Nine weeks, one direction
The streak into the end of May 2026 is the longest weekly winning run since at least 2024. The index's 5.3% monthly return marks its best May in years, driven largely by a handful of mega-cap names. According to State Street data, the so-called 'Magnificent Seven' stocks — Alphabet, Amazon, Apple, Meta, Microsoft, Nvidia and Tesla — accounted for 61% of all first-quarter earnings growth among S&P 500 companies. Meanwhile, roughly 85% of firms in the index beat analyst earnings-per-share estimates, a strong showing on the surface.
The spread that tells a different story
But breadth data from mid-May shows the rally isn't pulling most stocks along. ChartMill reported that on May 13, only 50.1% of S&P 500 components were trading above their 200-day moving average. Just 60.5% sat above their 50-day moving average. And only 7.2% of stocks hit new 52-week highs that day — a reading that suggests the advance is being carried by a narrow group.
StockCharts analysts flagged late-May conditions they described as resembling Hindenburg-Omen style divergences, along with what they called 'Titanic Syndrome' — indexes making fresh highs while a growing number of individual issues lag behind. The equal-weight version of the S&P 500 is notably underperforming the cap-weighted version, a classic caution flag for leadership durability.
What breadth tools are saying now
Market technicians recommend watching several breadth measures to gauge whether the rally is healthy or hollow. Those include advance-decline lines, the ratio of new highs to new lows, the percentage of stocks above key moving averages, and the relative strength of equal-weight versus cap-weight indexes. All of those are showing strain.

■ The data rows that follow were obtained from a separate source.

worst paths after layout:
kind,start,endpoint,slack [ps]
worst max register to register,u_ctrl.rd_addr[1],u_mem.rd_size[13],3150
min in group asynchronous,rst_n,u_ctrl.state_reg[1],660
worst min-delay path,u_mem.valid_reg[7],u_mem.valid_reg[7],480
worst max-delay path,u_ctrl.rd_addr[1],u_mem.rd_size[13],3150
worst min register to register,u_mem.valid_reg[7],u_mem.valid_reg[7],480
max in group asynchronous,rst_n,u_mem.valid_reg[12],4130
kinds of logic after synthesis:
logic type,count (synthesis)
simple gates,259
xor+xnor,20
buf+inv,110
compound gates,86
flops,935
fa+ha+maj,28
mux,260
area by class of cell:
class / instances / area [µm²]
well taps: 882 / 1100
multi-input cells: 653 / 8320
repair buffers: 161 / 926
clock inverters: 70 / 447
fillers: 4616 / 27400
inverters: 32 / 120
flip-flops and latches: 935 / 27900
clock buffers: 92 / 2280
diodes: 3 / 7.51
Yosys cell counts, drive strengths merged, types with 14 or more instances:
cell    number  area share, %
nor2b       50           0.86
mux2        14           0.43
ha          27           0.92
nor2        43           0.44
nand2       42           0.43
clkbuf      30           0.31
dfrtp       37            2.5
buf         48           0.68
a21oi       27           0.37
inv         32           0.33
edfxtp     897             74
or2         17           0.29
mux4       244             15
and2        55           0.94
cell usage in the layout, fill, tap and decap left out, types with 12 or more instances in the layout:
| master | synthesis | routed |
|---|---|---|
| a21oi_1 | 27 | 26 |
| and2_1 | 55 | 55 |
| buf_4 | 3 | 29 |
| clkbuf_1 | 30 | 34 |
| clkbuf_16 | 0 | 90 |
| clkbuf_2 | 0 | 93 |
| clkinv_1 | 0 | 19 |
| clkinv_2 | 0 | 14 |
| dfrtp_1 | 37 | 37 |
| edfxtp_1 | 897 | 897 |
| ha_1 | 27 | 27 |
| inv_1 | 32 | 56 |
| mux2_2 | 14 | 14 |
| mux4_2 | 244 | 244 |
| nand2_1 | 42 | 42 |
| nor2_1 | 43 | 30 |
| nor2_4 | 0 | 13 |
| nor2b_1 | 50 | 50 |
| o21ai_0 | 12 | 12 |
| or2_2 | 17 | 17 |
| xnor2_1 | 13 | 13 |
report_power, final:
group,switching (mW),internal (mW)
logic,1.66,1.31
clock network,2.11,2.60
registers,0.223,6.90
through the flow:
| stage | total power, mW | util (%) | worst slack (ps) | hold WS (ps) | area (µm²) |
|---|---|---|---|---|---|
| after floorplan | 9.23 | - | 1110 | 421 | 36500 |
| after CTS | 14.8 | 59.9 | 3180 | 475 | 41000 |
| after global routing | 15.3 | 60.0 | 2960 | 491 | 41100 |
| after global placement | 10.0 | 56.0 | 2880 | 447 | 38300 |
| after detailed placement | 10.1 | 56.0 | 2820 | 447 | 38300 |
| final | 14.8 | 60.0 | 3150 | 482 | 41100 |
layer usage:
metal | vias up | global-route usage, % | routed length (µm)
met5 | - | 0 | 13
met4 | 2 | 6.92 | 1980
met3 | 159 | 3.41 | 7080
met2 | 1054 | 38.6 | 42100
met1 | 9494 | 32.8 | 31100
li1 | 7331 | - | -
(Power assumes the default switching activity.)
==> config.mk <==
export PLATFORM = sky130hd
export DESIGN_NAME = pcsn_sqrt_cell
export DESIGN_NICKNAME = d
export VERILOG_FILES = /design/src/hw/rtl/pcsn_pkg.sv /design/src/hw/rtl/pcsn_sqrt_cell.sv
export SDC_FILE = /design/constraint.sdc
export NUM_CORES = 1
export LEC_CHECK = 0
export BUFFER_PORTS_ARGS = -buffer_cell sky130_fd_sc_hd__buf_4
export CAP_MARGIN = 10
export CORE_AREA = 10 10 224 226
export CTS_CLUSTER_SIZE = 14
export DETAILED_ROUTE_END_ITERATION = 7
export DIE_AREA = 0 0 234 236
export PLACE_DENSITY = 0.6
export SETUP_SLACK_MARGIN = 0.3
export SLEW_MARGIN = 40
export SYNTH_ARGS = -nofsm -noshare
export SYNTH_HDL_FRONTEND = slang
export SYNTH_SLANG_ARGS = --single-unit
==> constraint.sdc <==
create_clock -name clk -period 7.5 [get_ports clk]
set_clock_uncertainty 0.2 [all_clocks]
set_input_delay 0.75 -clock clk [delete_from_list [all_inputs] [get_ports clk]]
set_output_delay 0.75 -clock clk [all_outputs]
set_load 0.02 [all_outputs]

The advance-decline line for the NYSE, for example, has flattened even as the S&P 500 pushes higher. New-high counts remain low relative to the index level. And the equal-weight index has been unable to keep pace — a sign that the broader market isn't confirming the move in mega-caps.
What happens next
The market now heads into June with the S&P 500 sitting near record territory but with breadth at levels that have historically preceded corrections. Investors will watch the next round of economic data and corporate earnings to see if the rally broadens — or if the divergence deepens. Federal Reserve policy meetings and inflation readings in the coming weeks could either widen the gap or give lagging sectors a reason to catch up. As it stands, the index keeps climbing. But the number of stocks actually helping it do that keeps shrinking.